TASK ITEM:
Take every line from the listing below that contains "layer".

RECORDED DATA:
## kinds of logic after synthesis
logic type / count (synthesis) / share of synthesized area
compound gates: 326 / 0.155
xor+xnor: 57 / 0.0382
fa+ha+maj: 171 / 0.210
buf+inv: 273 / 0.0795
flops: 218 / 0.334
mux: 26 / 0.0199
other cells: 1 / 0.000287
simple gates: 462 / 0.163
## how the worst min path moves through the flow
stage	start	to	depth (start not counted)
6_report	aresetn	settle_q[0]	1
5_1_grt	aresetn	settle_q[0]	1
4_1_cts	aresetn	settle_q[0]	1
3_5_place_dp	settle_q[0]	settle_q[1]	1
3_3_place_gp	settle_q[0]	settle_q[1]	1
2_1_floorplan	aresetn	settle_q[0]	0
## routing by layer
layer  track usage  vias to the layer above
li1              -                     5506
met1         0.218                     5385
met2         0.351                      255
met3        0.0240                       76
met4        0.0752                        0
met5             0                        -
### config.mk
export PLATFORM = sky130hd
export DESIGN_NAME = field_locked_audio_clock_gen
export DESIGN_NICKNAME = d
export VERILOG_FILES = /design/src/rtl/audio_clock_pkg.sv /design/src/rtl/field_locked_audio_clock_gen.sv
export VERILOG_INCLUDE_DIRS = /design/src /design/src/rtl
export SDC_FILE = /design/constraint.sdc
export NUM_CORES = 1
export LEC_CHECK = 0
export ABC_AREA = 0
export BUFFER_PORTS_ARGS = -buffer_cell sky130_fd_sc_hd__buf_2
export CAP_MARGIN = 5
export CELL_PAD_IN_SITES_DETAIL_PLACEMENT = 1
export CELL_PAD_IN_SITES_GLOBAL_PLACEMENT = 2
export CORE_MARGIN = 5
export CORE_UTILIZATION = 39
export CTS_CLUSTER_SIZE = 16
export DETAILED_ROUTE_END_ITERATION = 7
export HOLD_SLACK_MARGIN = 0.12
export PLACE_DENSITY_LB_ADDON = 0.12
export SLEW_MARGIN = 20
export SYNTH_ARGS = -nofsm -noshare
export SYNTH_HDL_FRONTEND = slang
export SYNTH_SLANG_ARGS = --single-unit
### constraint.sdc
create_clock -name mclk -period 5.1 [get_ports mclk]
set_clock_uncertainty 0.05 [all_clocks]
set_input_delay 0.765 -clock mclk [delete_from_list [all_inputs] [get_ports mclk]]
set_output_delay 0.765 -clock mclk [all_outputs]
set_load 0.02 [all_outputs]
### src/rtl/audio_clock_defs.svh
// register offsets, field positions and reset values of the audio clock block
`ifndef AUDIO_CLOCK_DEFS_SVH
`define AUDIO_CLOCK_DEFS_SVH
`define ADDR_CPF_LOW 8'h30
`define ADDR_CPF_MID 8'h31
`define ADDR_CPF_HIGH 8'h32
`define ADDR_INC_LOW 8'h34
`define ADDR_INC_MID 8'h35
`define ADDR_INC_HIGH 8'h36
`define ADDR_BIT_DIV 8'h38
`define ADDR_CHAN_DIV 8'h39
`define ADDR_CONTROL 8'h3A
`define ADDR_LOCK_STATUS 8'h3F
`define CTRL_BIT_PHASE 0
`define CTRL_CHAN_PHASE 1
`define CTRL_VREF_SEL 2
`define CTRL_LOOP_OPEN 3
`define REG_RESET 8'h00
`define CPF_HIGH_BITS 2
`define INC_HIGH_BITS 6
`define DIV_BITS 6
`define CORR_STEP 1
`endif

### src/rtl/audio_clock_pkg.sv
// types shared by the audio clock block
package audio_clock_pkg;
  typedef enum logic [1:0] {
    LOOP_OPEN = 2'b00,
    LOOP_TRACK = 2'b01,
    LOOP_LOCKED = 2'b10
  } loop_state_t;
endpackage : audio_clock_pkg
==> src/hdl/phase_cmd_cfg.svh <==
/*
 * Constants for the bus-side command decoder and the bus controller end.
 * Assumes a single clock and a synchronous active-high reset.
 */
// Summary of operation
// - Base variant: inverted first digit, 90 degree steps.
// - Optional phase: 90, 50, 5 degree digit sum.
// - Fine variant: 22.5, 2.25, 0.225 degree digit sum.
// - Listen address is 32 plus switch address.
// - Controller sends address, data, LF, unlisten.
// - Controller terminates every command with LF.
// - SOH then terminator returns to local control.
// - A plus digit sets attenuation in dB.
// - F plus nine digits sets frequency in Hz.
// - Controller drives ATN, not the command text.
// - Codes 58 to 63 mean digits 10-15 in a phase argument only.
// - Unrecognised characters are silently discarded.
// - Only terminator executes; one command per string.
// - Missing digits are taken as leading zeros.
`ifndef PHASE_CMD_CFG_SVH
`define PHASE_CMD_CFG_SVH
`define CH_SOH        8'h01
`define CH_LF         8'h0a
`define CH_CR         8'h0d
`define CH_ZERO       8'h30
`define CH_NINE       8'h39
`define CH_HEX_LAST   8'h3f
`define CH_A          8'h41
`define CH_D          8'h44
`define CH_F          8'h46
`define CASE_BIT      8'h20
`define LISTEN_BASE   8'h20
`define UNLISTEN      8'h3f
`define FREQ_DIGITS   9
`define PHASE_DIGITS  3
// Phase weights in units of 0.225 degree for the fine variant and 5 degrees otherwise.
`define W90_COARSE    16'h0012
`define W50_COARSE    16'h000a
`define W5_COARSE     16'h0001
`define W22_FINE      16'h0064
`define W2_FINE       16'h000a
`define W0_FINE       16'h0001
`define HEX_ALL_ONES  4'hf
`define BASE_STEP_MASK 4'h3
`endif

==> src/hdl/phase_cmd_pkg.sv <==
/*
 * Shared types for the command decoder and its bench.
 * Assumes phase_cmd_cfg.svh is available on the include path.
 */
package phase_cmd_pkg;
    typedef enum logic [1:0] {
        VARIANT_BASE   = 2'h0,
        VARIANT_OPTION = 2'h1,
        VARIANT_FINE   = 2'h2
    } variant_e;
    typedef enum logic [1:0] {
        CMD_NONE  = 2'h0,
        CMD_FREQ  = 2'h1,
        CMD_LEVEL = 2'h3,
        CMD_PHASE = 2'h2
    } cmd_e;
endpackage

RESPONSE BELOW:
## routing by layer
layer  track usage  vias to the layer above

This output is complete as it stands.